面向电动车辆智能化控制、考虑传感器采样多速率及延时问题的状态估计研究

Precise and real-time vehicle states are indispensable for intelligent control of electrified vehicles, and some of the states can be estimated by fusing different kinds of sensors. However, the sampling rates and delays are different between exteroceptive sensors (such as vision system and GPS) and proprioceptive sensors (such as inertial sensors). Many conventional methods simply neglect sensor delay and reduce the sampling rate of the estimator to adapt to the slow sensors, but the estimation accuracy is obviously deteriorated. In case of electric vehicles, down-sampling introduces sampling mismatch between the control and the feedback, and may not be able to satisfy the closed-loop bandwidth of the control system. On the other hand, many of the available multi-rate estimation algorithms are too complex to be implemented in real time. Aiming at intelligent control of electric vehicles, this project studies vision-/GPS-based multi-rate estimation methodologies. Firstly, the mapping principle between exteroceptive/proprioceptive sensors and vehicle states such as sideslip angle and vehicle lateral offset is studied. Next, by utilizing frequency analysis, the effects of sampling rate on the control of electric vehicles are studied. Finally, a new estimation algorithm to solve the multi-rate and delay issues is proposed, and its effectiveness is demonstrated through theoretical analysis of convergence/accuracy and experiments. This study will provide an accurate and low computational cost estimation method for electric vehicles and industrial systems with sampling mismatch issues.

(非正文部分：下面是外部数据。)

==> flow/design.v <==
`timescale 1 ns / 1 ps
module ame_sobel_filter #(
    parameter LINE_DATA_BITS = 7,
    parameter COMP_DATA_BITS = 8
) (
    input logic clk_i,
    input logic rst_n_i,
    input  logic comp_init_i,
    output logic comp_done_o,
    input logic [5:0] [LINE_DATA_BITS-1:0] line_data_i,
    output logic [3:0] [3:0] [COMP_DATA_BITS-1:0] comp_data_o
);
typedef enum logic [2:0] {
    IDLE   = 3'b000,
    COMP_1 = 3'b001,
    COMP_2 = 3'b010,
    COMP_3 = 3'b011,
    COMP_4 = 3'b100,
    COMP_5 = 3'b101,
    COMP_6 = 3'b110
} state_t;
state_t ctl_sta;
logic [5:0] [1:0] [COMP_DATA_BITS-1:0] line_data;
logic [3:0] [3:0] [COMP_DATA_BITS-1:0] comp_data;
typedef enum logic {
    DATA_1 = 1'b0,
    DATA_2 = 1'b1
} comp_data_t;
generate
    for (genvar i = 0; i < 6; i++) begin: comp_block
        assign line_data[i][DATA_1] = line_data_i[i];
        assign line_data[i][DATA_2] = line_data_i[i] << 1;
    end
endgenerate
logic comp_done;
assign comp_done_o = comp_done;
assign comp_data_o = comp_data;
always_ff @(posedge clk_i or negedge rst_n_i)
begin
    if (!rst_n_i) begin
        ctl_sta <= IDLE;
        comp_done <= 'b0;
        comp_data <= 'b0;
    end else begin
        case (ctl_sta)
            IDLE:
                ctl_sta <= comp_init_i ? COMP_1 : ctl_sta;
            COMP_1:
                ctl_sta <= COMP_2;
            COMP_2:
                ctl_sta <= COMP_3;
            COMP_3:
                ctl_sta <= COMP_4;
            COMP_4:
                ctl_sta <= COMP_5;
            COMP_5:
                ctl_sta <= COMP_6;
            COMP_6:
                ctl_sta <= comp_init_i ? COMP_1 : IDLE;
            default:
                ctl_sta <= IDLE;
        endcase
        comp_done <= (ctl_sta == COMP_6);
        case (ctl_sta)
            IDLE:
                comp_data <= 'b0;
            COMP_1: begin
                comp_data[0][0] <= - line_data[0][DATA_1] - line_data[1][DATA_2] - line_data[2][DATA_1];
                comp_data[1][0] <= - line_data[1][DATA_1] - line_data[2][DATA_2] - line_data[3][DATA_1];
                comp_data[2][0] <= - line_data[2][DATA_1] - line_data[3][DATA_2] - line_data[4][DATA_1];
                comp_data[3][0] <= - line_data[3][DATA_1] - line_data[4][DATA_2] - line_data[5][DATA_1];
            end
            COMP_2: begin
                comp_data[0][1] <= - line_data[0][DATA_1] - line_data[1][DATA_2] - line_data[2][DATA_1];
                comp_data[1][1] <= - line_data[1][DATA_1] - line_data[2][DATA_2] - line_data[3][DATA_1];
                comp_data[2][1] <= - line_data[2][DATA_1] - line_data[3][DATA_2] - line_data[4][DATA_1];
                comp_data[3][1] <= - line_data[3][DATA_1] - line_data[4][DATA_2] - line_data[5][DATA_1];
            end
            COMP_3: begin
                comp_data[0][0] <= comp_data[0][0] + line_data[0][DATA_1] + line_data[1][DATA_2] + line_data[2][DATA_1];
                comp_data[1][0] <= comp_data[1][0] + line_data[1][DATA_1] + line_data[2][DATA_2] + line_data[3][DATA_1];
                comp_data[2][0] <= comp_data[2][0] + line_data[2][DATA_1] + line_data[3][DATA_2] + line_data[4][DATA_1];
                comp_data[3][0] <= comp_data[3][0] + line_data[3][DATA_1] + line_data[4][DATA_2] + line_data[5][DATA_1];
                comp_data[0][2] <= - line_data[0][DATA_1] - line_data[1][DATA_2] - line_data[2][DATA_1];
                comp_data[1][2] <= - line_data[1][DATA_1] - line_data[2][DATA_2] - line_data[3][DATA_1];
                comp_data[2][2] <= - line_data[2][DATA_1] - line_data[3][DATA_2] - line_data[4][DATA_1];
                comp_data[3][2] <= - line_data[3][DATA_1] - line_data[4][DATA_2] - line_data[5][DATA_1];
            end
            COMP_4: begin
                comp_data[0][1] <= comp_data[0][1] + line_data[0][DATA_1] + line_data[1][DATA_2] + line_data[2][DATA_1];
                comp_data[1][1] <= comp_data[1][1] + line_data[1][DATA_1] + line_data[2][DATA_2] + line_data[3][DATA_1];
                comp_data[2][1] <= comp_data[2][1] + line_data[2][DATA_1] + line_data[3][DATA_2] + line_data[4][DATA_1];
                comp_data[3][1] <= comp_data[3][1] + line_data[3][DATA_1] + line_data[4][DATA_2] + line_data[5][DATA_1];
                comp_data[0][3] <= - line_data[0][DATA_1] - line_data[1][DATA_2] - line_data[2][DATA_1];
                comp_data[1][3] <= - line_data[1][DATA_1] - line_data[2][DATA_2] - line_data[3][DATA_1];
                comp_data[2][3] <= - line_data[2][DATA_1] - line_data[3][DATA_2] - line_data[4][DATA_1];
                comp_data[3][3] <= - line_data[3][DATA_1] - line_data[4][DATA_2] - line_data[5][DATA_1];
            end
            COMP_5: begin
                comp_data[0][2] <= comp_data[0][2] + line_data[0][DATA_1] + line_data[1][DATA_2] + line_data[2][DATA_1];
                comp_data[1][2] <= comp_data[1][2] + line_data[1][DATA_1] + line_data[2][DATA_2] + line_data[3][DATA_1];
                comp_data[2][2] <= comp_data[2][2] + line_data[2][DATA_1] + line_data[3][DATA_2] + line_data[4][DATA_1];
                comp_data[3][2] <= comp_data[3][2] + line_data[3][DATA_1] + line_data[4][DATA_2] + line_data[5][DATA_1];
            end
            COMP_6: begin
                comp_data[0][3] <= comp_data[0][3] + line_data[0][DATA_1] + line_data[1][DATA_2] + line_data[2][DATA_1];
                comp_data[1][3] <= comp_data[1][3] + line_data[1][DATA_1] + line_data[2][DATA_2] + line_data[3][DATA_1];
                comp_data[2][3] <= comp_data[2][3] + line_data[2][DATA_1] + line_data[3][DATA_2] + line_data[4][DATA_1];
                comp_data[3][3] <= comp_data[3][3] + line_data[3][DATA_1] + line_data[4][DATA_2] + line_data[5][DATA_1];
            end
            default:
                comp_data <= 'b0;
        endcase
    end
end
endmodule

电动车辆智能化往往需要融合多种类型的传感器信号以获取实时精确的车辆状态，而外感传感器(如视觉传感器、GPS)和内感传感器(如惯性传感器)有不同的采样速率和延时。传统方法常忽略延时并降低更新速率以适应慢速传感器，但会影响观测精度；对电动车辆而言，降速率还会造成状态反馈和控制速率不匹配，而且可能无法满足控制系统对闭环带宽的要求。另一方面，现有的多速率观测方法存在设计复杂等问题。面向电动车辆智能化控制，本项目开展基于视觉传感器和GPS的多速率状态估计研究，具体包括：探究内/外感传感器组合与质心侧偏角、车路相对位置等车辆状态的映射机理并建模；通过频域分析研究采样速率对电动车辆控制的影响；提出基于采样点间残差补偿的多速率卡尔曼滤波器以实时解决多速率和延时问题，理论证明其在收敛性/准确度上相对传统方法的优势并实车验证。本研究将为电动车辆及存在采样不匹配问题的各种工业应用提供实时精确的状态估计新方法。

电动车辆智能化往往需要融合多种类型的传感器信号以获取实时精确的车辆状态，而视觉等外感传感器和惯性传感器等内感传感器有不同的采样速率和延时。传统方法常忽略延时并降低更新速率以适应慢速传感器，但会影响观测精度。此外，降速率还会造成状态反馈和控制速率不匹配，而且可能无法满足控制系统对闭环带宽的要求。本项目开展了考虑不同传感器采样速率的多速率状态估计研究，具体包括：探究内/外 感传感器组合与质心侧偏角、车路相对位置等车辆状态的映射机理并建模；通过频域分析研究采样速率对车辆控制的影响；提出基于采样点间残差补偿的多速率卡尔曼滤波以实时解决多速率和延时问题并进行了实验验证，实验结果表明，当采样频率高于60Hz时，路径跟踪的精度便不会随采样频率的增加出现显著增加，而当采样频率低于30Hz时，路径跟踪精度出现大幅降低，且控制稳定性遭到破坏。本研究为存在采样不匹配问题的车辆控制提供了参考依据。